To test this out, I took the titanic dataset and did a simple set of operations: drop some columns, replace some missing values with a mean value, encode some columns as numbers etc. While it took me about half a day to write this (I might have done this in a couple of minutes in Pandas), I like how concise and simple the resulting code turned out to be. Here is a snippet of what I did.

(ns titanic
  (:require [tablecloth.api :as tc]
                 [tech.v3.dataset.functional :as fns]
                 [tech.v3.dataset :as tds]))
(defn prepare [ds]
  (as-> ds $
    (tds/categorical->number $ [:Sex] [["male" 1] ["female" 2]])
    (tds/categorical->number $ [:Embarked] [["S" 1] ["C" 2] ["Q" 3]])
    (tc/replace-missing $ :Age :value fns/mean)
    (tc/drop-columns $ [:Cabin :Name :Ticket])
    (tc/drop-missing $ :Embarked)))

The code is mostly my attempt to understand how to do these things with tablecloth. So I just chose a quick way out. Once I implement a simple regression algorithm, I'll return to fix the preparation step so I can get a better prediction based on more advanced feature extraction methods.

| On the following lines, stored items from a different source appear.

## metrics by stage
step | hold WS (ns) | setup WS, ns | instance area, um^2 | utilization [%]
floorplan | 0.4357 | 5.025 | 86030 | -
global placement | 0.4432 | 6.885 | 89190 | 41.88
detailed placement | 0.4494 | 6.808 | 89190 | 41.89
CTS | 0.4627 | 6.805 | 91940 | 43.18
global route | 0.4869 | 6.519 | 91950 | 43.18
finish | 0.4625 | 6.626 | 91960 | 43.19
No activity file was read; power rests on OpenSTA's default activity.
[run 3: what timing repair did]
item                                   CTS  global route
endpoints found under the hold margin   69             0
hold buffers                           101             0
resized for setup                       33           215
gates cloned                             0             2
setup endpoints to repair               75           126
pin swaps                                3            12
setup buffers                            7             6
===== config.mk =====
export PLATFORM = sky130hd
export DESIGN_NAME = led_frame_scheduler
export DESIGN_NICKNAME = d
export VERILOG_FILES = /design/src/rtl/led_pkg.sv /design/src/rtl/button_debouncer.sv /design/src/rtl/led_frame_scheduler.sv
export SDC_FILE = /design/constraint.sdc
export NUM_CORES = 1
export LEC_CHECK = 0
export BUFFER_PORTS_ARGS = -buffer_cell sky130_fd_sc_hd__buf_2
export CORE_AREA = 3 3 171 173
export CTS_CLUSTER_DIAMETER = 60
export CTS_CLUSTER_SIZE = 12
export DETAILED_ROUTE_END_ITERATION = 10
export DIE_AREA = 0 0 174 176
export SLEW_MARGIN = 20
export SYNTH_ARGS = -nofsm -noshare
export SYNTH_HDL_FRONTEND = slang
export SYNTH_HIERARCHICAL = 1
export SYNTH_SLANG_ARGS = --single-unit
export TNS_END_PERCENT = 30

===== constraint.sdc =====
create_clock -name clock -period 2.2 [get_ports clock]
set_clock_uncertainty 0.05 [all_clocks]
set_input_delay 0.44 -clock clock [delete_from_list [all_inputs] [get_ports clock]]
set_output_delay 0.44 -clock clock [all_outputs]
set_load 0.05 [all_outputs]

===== src/rtl/led_pkg.sv =====
// Package shared by the LED frame scheduler slice.
// Contents:
//   - fsm_state_e      : scheduler FSM encoding (also visible on dbg_state)
//   - NUM_LEDS_DEFAULT : default frame width in led_state bits
//   - SRC_PWM, SRC_GOL : source indices of the two pattern generators
package led_pkg;

  localparam int NUM_LEDS_DEFAULT = 144;

  localparam int SRC_PWM = 0;
  localparam int SRC_GOL = 1;

  typedef enum logic [1:0] {
    S_KICK    = 2'd0,
    S_DISPLAY = 2'd1,
    S_WAIT    = 2'd2
  } fsm_state_e;

endpackage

While we can argue that pandas does this too, most examples I've seen aren't as concise as this. And I did write it independently, then thread it into a single composition and finally convert into a function that I can call both train and test datasets with. I always had trouble coming up with composed functions in python. It is entirely possible that I've spent too much time in python writing imperative or OOP code. And there is nothing in python that stops me from staying functional either. It is just that old habits do die hard :-)

The code is not yet on any repo. I'll update the post once I add this to my git. And hopefully, I can help more people follow suite and write better pandas code!